# Starting a camping related shop



## shawnB (Dec 31, 2021)

Hey there so i am planning to start a shop for only camping equipment. So i was searching for some camping equipment wholesale suppliers, if you guys know one of them please to mention them , it would be great. And could anyone suggest me some names? I am planning to open my shop in February 2022. Also i want to make some signage, So could any one tell me where can i find some decent cost efficient signage company?


----------



## travis.farmer (Jun 26, 2021)

Welcome to the forum!
I moved your post to a more appropriate board.
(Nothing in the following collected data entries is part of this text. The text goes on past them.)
===== src/rtl/pcrf_pkg.sv =====
// Package for the pressure climb rate filter.
// Holds fixed-point constants, register indexes, reset values, the coefficient
// struct and the shift/saturate helpers. Depends on nothing.
`default_nettype none

package pcrf_pkg;

	localparam int COEF_FRAC_BITS = 22;
	localparam int RATE_FRAC_BITS = 16;

	// Scaling of gain * diff into a Q16.16 rate: one of the two shifts is zero.
	localparam int RATE_SHR = (COEF_FRAC_BITS >= RATE_FRAC_BITS) ?
		(COEF_FRAC_BITS - RATE_FRAC_BITS) : 0;
	localparam int RATE_SHL = (RATE_FRAC_BITS > COEF_FRAC_BITS) ?
		(RATE_FRAC_BITS - COEF_FRAC_BITS) : 0;

	localparam int GAIN_W  = 23;
	localparam int COEF_W  = 24;
	localparam int PRESS_W = 17;
	localparam int DIFF_W  = PRESS_W + 1;
	localparam int RATE_W  = 32;
	localparam int PROD_W  = COEF_W + RATE_W;
	localparam int ACC_W   = PROD_W + 4;
	localparam int IDX_W   = 3;

	// Configuration register indexes.
	localparam logic [IDX_W-1:0] REG_GAIN = 3'd0;
	localparam logic [IDX_W-1:0] REG_FF0  = 3'd1;
	localparam logic [IDX_W-1:0] REG_FF1  = 3'd2;
	localparam logic [IDX_W-1:0] REG_FF2  = 3'd3;
	localparam logic [IDX_W-1:0] REG_FB1  = 3'd4;
	localparam logic [IDX_W-1:0] REG_FB2  = 3'd5;

	localparam logic [GAIN_W-1:0]        GAIN_RST = 23'd3711773;
	localparam logic signed [COEF_W-1:0] FF0_RST  = 24'sd84236;
	localparam logic signed [COEF_W-1:0] FF1_RST  = 24'sd168471;
	localparam logic signed [COEF_W-1:0] FF2_RST  = 24'sd84236;
	localparam logic signed [COEF_W-1:0] FB1_RST  = -24'sd6547384;
	localparam logic signed [COEF_W-1:0] FB2_RST  = 24'sd2690023;

	localparam logic signed [63:0] SAT_MAX = 64'sd2147483647;
	localparam logic signed [63:0] SAT_MIN = -64'sd2147483648;

	typedef struct packed {
		logic [GAIN_W-1:0]        gain;
		logic signed [COEF_W-1:0] ff0;
		logic signed [COEF_W-1:0] ff1;
		logic signed [COEF_W-1:0] ff2;
		logic signed [COEF_W-1:0] fb1;
		logic signed [COEF_W-1:0] fb2;
	} pcrf_coef_t;

	// Clamp a wide signed value to signed 32 bits.
	function automatic logic signed [RATE_W-1:0] sat32(input logic signed [63:0] v);
		logic signed [RATE_W-1:0] r;
		if (v > SAT_MAX)
			r = SAT_MAX[RATE_W-1:0];
		else if (v < SAT_MIN)
			r = SAT_MIN[RATE_W-1:0];
		else
			r = v[RATE_W-1:0];
		return r;
	endfunction

	// Turn gain * pressure difference into a saturated Q16.16 raw rate.
	// The arithmetic right shift is a floor, as required.
	function automatic logic signed [RATE_W-1:0] rate_scale(
		input logic signed [PROD_W-1:0] p);
		logic signed [63:0] w;
		w = {{(64-PROD_W){p[PROD_W-1]}}, p};
		w = (w >>> RATE_SHR) <<< RATE_SHL;
		return sat32(w);
	endfunction

	// Drop the coefficient fraction bits of the accumulator and saturate.
	function automatic logic signed [RATE_W-1:0] acc_scale(
		input logic signed [ACC_W-1:0] a);
		logic signed [63:0] w;
		w = {{(64-ACC_W){a[ACC_W-1]}}, a};
		w = w >>> COEF_FRAC_BITS;
		return sat32(w);
	endfunction

endpackage

`default_nettype wire


===== src/rtl/pcrf_top.sv =====
// An accepted pressure request goes through nine sequencer steps on the shared
// multiplier and one output load before m_tvalid; m_tready can stall the load.
// The single shared multiplier does six products per sample. s_tready is low
// while a sample is being worked, so a new request waits for the last one.
// Reset (arst_n low, asynchronous): registers return to their defaults, the
// filter history clears and the next sample only primes the previous pressure.
`default_nettype none

module pressure_climb_rate_filter_top import pcrf_pkg::*; (
	input  wire logic               clk,
	input  wire logic               arst_n,
	// Pressure requests.
	input  wire logic               s_tvalid,
	output logic                    s_tready,
	input  wire logic [23:0]        s_tdata,   // [16:0] pressure_pa, rest zero
	// Filtered climb rate results.
	output logic                    m_tvalid,
	input  wire logic               m_tready,
	output logic [31:0]             m_tdata,   // [31:0] climb_rate
	// Configuration writes.
	input  wire logic               cfg_valid,
	output logic                    cfg_ready,
	input  wire logic [IDX_W-1:0]   cfg_index,
	input  wire logic [COEF_W-1:0]  cfg_data
);

	// Sequencer states.
	localparam logic [1:0] ST_IDLE = 2'd0;
	localparam logic [1:0] ST_RUN  = 2'd1;
	localparam logic [1:0] ST_DONE = 2'd2;

	// Steps within ST_RUN. The multiplier result of one step is accumulated
	// in the next one.
	localparam logic [3:0] STEP_GAIN = 4'd0;  // gain * diff
	localparam logic [3:0] STEP_X0   = 4'd1;  // scale raw rate, clear accumulator
	localparam logic [3:0] STEP_FF0  = 4'd2;
	localparam logic [3:0] STEP_FF1  = 4'd3;
	localparam logic [3:0] STEP_FF2  = 4'd4;
	localparam logic [3:0] STEP_FB1  = 4'd5;
	localparam logic [3:0] STEP_FB2  = 4'd6;
	localparam logic [3:0] STEP_TAIL = 4'd7;  // accumulate last product
	localparam logic [3:0] STEP_END  = 4'd8;

	pcrf_coef_t coef;

	logic [1:0]                state_q;
	logic [3:0]                step_q;
	logic                      first_q;
	logic [PRESS_W-1:0]        prev_q;
	logic signed [DIFF_W-1:0]  diff_q;
	logic signed [RATE_W-1:0]  x0_q;
	logic signed [RATE_W-1:0]  in_hist0_q, in_hist1_q;
	logic signed [RATE_W-1:0]  out_hist0_q, out_hist1_q;
	logic signed [ACC_W-1:0]   acc_q;
	logic                      m_valid_q;
	logic [RATE_W-1:0]         m_data_q;

	logic signed [COEF_W-1:0]  mul_a;
	logic signed [RATE_W-1:0]  mul_b;
	logic signed [PROD_W-1:0]  prod;
	logic signed [ACC_W-1:0]   prod_ext;
	logic signed [RATE_W-1:0]  y0;
	logic [PRESS_W-1:0]        press_in;
	logic                      in_fire;
	logic                      out_free;
	logic                      out_load;

	assign cfg_ready = 1'b1;

	pcrf_regs u_regs (
		.clk      (clk),
		.arst_n   (arst_n),
		.wr_en    (cfg_valid),
		.wr_index (cfg_index),
		.wr_data  (cfg_data),
		.coef     (coef)
	);

	// Operand selection for the shared multiplier.
	always_comb begin
		mul_a = '0;
		mul_b = '0;
		case (step_q)
			STEP_GAIN: begin
				mul_a = COEF_W'(coef.gain);
				mul_b = RATE_W'(diff_q);
			end
			STEP_FF0: begin
				mul_a = coef.ff0;
				mul_b = x0_q;
			end
			STEP_FF1: begin
				mul_a = coef.ff1;
				mul_b = in_hist0_q;
			end
			STEP_FF2: begin
				mul_a = coef.ff2;
				mul_b = in_hist1_q;
			end
			STEP_FB1: begin
				mul_a = coef.fb1;
				mul_b = out_hist0_q;
			end
			STEP_FB2: begin
				mul_a = coef.fb2;
				mul_b = out_hist1_q;
			end
			default: ;
		endcase
	end

	pcrf_mul u_mul (
		.clk (clk),
		.en  (state_q == ST_RUN),
		.a   (mul_a),
		.b   (mul_b),
		.p   (prod)
	);

	assign prod_ext = {{(ACC_W-PROD_W){prod[PROD_W-1]}}, prod};
	assign y0       = acc_scale(acc_q);
	assign press_in = s_tdata[PRESS_W-1:0];
	assign s_tready = (state_q == ST_IDLE);
	assign in_fire  = s_tvalid && s_tready;
	assign out_free = !m_valid_q || m_tready;
	// The finished result moves into the output register in this cycle.
	assign out_load = (state_q == ST_DONE) && out_free;

	always_ff @(posedge clk or negedge arst_n) begin
		if (!arst_n) begin
			state_q     <= ST_IDLE;
			step_q      <= STEP_GAIN;
			first_q     <= 1'b1;
			prev_q      <= '0;
			diff_q      <= '0;
			x0_q        <= '0;
			acc_q       <= '0;
			in_hist0_q  <= '0;
			in_hist1_q  <= '0;
			out_hist0_q <= '0;
			out_hist1_q <= '0;
			m_valid_q   <= 1'b0;
			m_data_q    <= '0;
		end else begin
			if (out_load)
				m_valid_q <= 1'b1;
			else if (m_tready)
				m_valid_q <= 1'b0;

			case (state_q)
				ST_IDLE: begin
					if (in_fire) begin
						prev_q <= press_in;
						// The first sample after reset only primes the previous pressure.
						if (first_q) begin
							first_q <= 1'b0;
						end else begin
							diff_q  <= signed'({1'b0, prev_q}) - signed'({1'b0, press_in});
							step_q  <= STEP_GAIN;
							state_q <= ST_RUN;
						end
					end
				end
				ST_RUN: begin
					case (step_q)
						STEP_X0: begin
							x0_q  <= rate_scale(prod);
							acc_q <= '0;
						end
						STEP_FF1, STEP_FF2, STEP_FB1: acc_q <= acc_q + prod_ext;
						STEP_FB2, STEP_TAIL:          acc_q <= acc_q - prod_ext;
						default: ;
					endcase
					if (step_q == STEP_END)
						state_q <= ST_DONE;
					else
						step_q <= step_q + 4'd1;
				end
				ST_DONE: begin
					// Hold the finished result until the output register is free.
					if (out_free) begin
						m_data_q    <= y0;
						in_hist1_q  <= in_hist0_q;
						in_hist0_q  <= x0_q;
						out_hist1_q <= out_hist0_q;
						out_hist0_q <= y0;
						state_q     <= ST_IDLE;
					end
				end
				default: state_q <= ST_IDLE;
			endcase
		end
	end

	assign m_tvalid = m_valid_q;
	assign m_tdata  = m_data_q;

endmodule

`default_nettype wire


===== src/rtl/pcrf_regs.sv =====
// Configuration register file for the climb rate filter: gain and biquad
// coefficients. Depends on pcrf_pkg.
`default_nettype none

module pcrf_regs import pcrf_pkg::*; (
	input  wire logic               clk,
	input  wire logic               arst_n,
	input  wire logic               wr_en,
	input  wire logic [IDX_W-1:0]   wr_index,
	input  wire logic [COEF_W-1:0]  wr_data,
	output pcrf_coef_t              coef
);

	pcrf_coef_t coef_q;

	// Indexes past the last register are ignored.
	always_ff @(posedge clk or negedge arst_n) begin
		if (!arst_n) begin
			coef_q.gain <= GAIN_RST;
			coef_q.ff0  <= FF0_RST;
			coef_q.ff1  <= FF1_RST;
			coef_q.ff2  <= FF2_RST;
			coef_q.fb1  <= FB1_RST;
			coef_q.fb2  <= FB2_RST;
		end else if (wr_en) begin
			case (wr_index)
				REG_GAIN: coef_q.gain <= wr_data[GAIN_W-1:0];
				REG_FF0:  coef_q.ff0  <= wr_data;
				REG_FF1:  coef_q.ff1  <= wr_data;
				REG_FF2:  coef_q.ff2  <= wr_data;
				REG_FB1:  coef_q.fb1  <= wr_data;
				REG_FB2:  coef_q.fb2  <= wr_data;
				default:  ;
			endcase
		end
	end

	assign coef = coef_q;

endmodule

`default_nettype wire


===== src/rtl/pcrf_mul.sv =====
// Shared signed multiplier with a registered product, used for the gain
// product and all five filter taps. Depends on pcrf_pkg.
`default_nettype none

module pcrf_mul import pcrf_pkg::*; (
	input  wire logic                      clk,
	input  wire logic                      en,
	input  wire logic signed [COEF_W-1:0]  a,
	input  wire logic signed [RATE_W-1:0]  b,
	output logic signed [PROD_W-1:0]       p
);

	logic signed [PROD_W-1:0] p_q;

	always_ff @(posedge clk) begin
		if (en)
			p_q <= PROD_W'(a) * PROD_W'(b);
	end

	assign p = p_q;

endmodule

`default_nettype wire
I hope you don't mind.
not sure of any answers to your questions, but once you get up and running, you may consider becoming a vendor here: Grow Your Business

just be sure and check out the advertising rules: CamperCommunity.com Advertising Rules
as a paid vendor, you are able to promote your business (free business listings are not allowed to promote)


----------



## Neyolucas (Dec 17, 2021)

shawnB said:


> Hey there so i am planning to start a shop for only camping equipment. So i was searching for some camping equipment wholesale suppliers, if you guys know one of them please to mention them , it would be great. And could anyone suggest me some names? I am planning to open my shop in February 2022. Also i want to make some signage, So could any one tell me where can i find some decent cost efficient signage company?


Well, I could help you with the signage problem. I have a cafe and recently upgraded my signage. So I can suggest to you a good signage company from my experience. Also, keep in mind that you have to be very careful when choosing the design and type of signage cause a good signboard could get you more customers while a bad signboard could lose you some. .


----------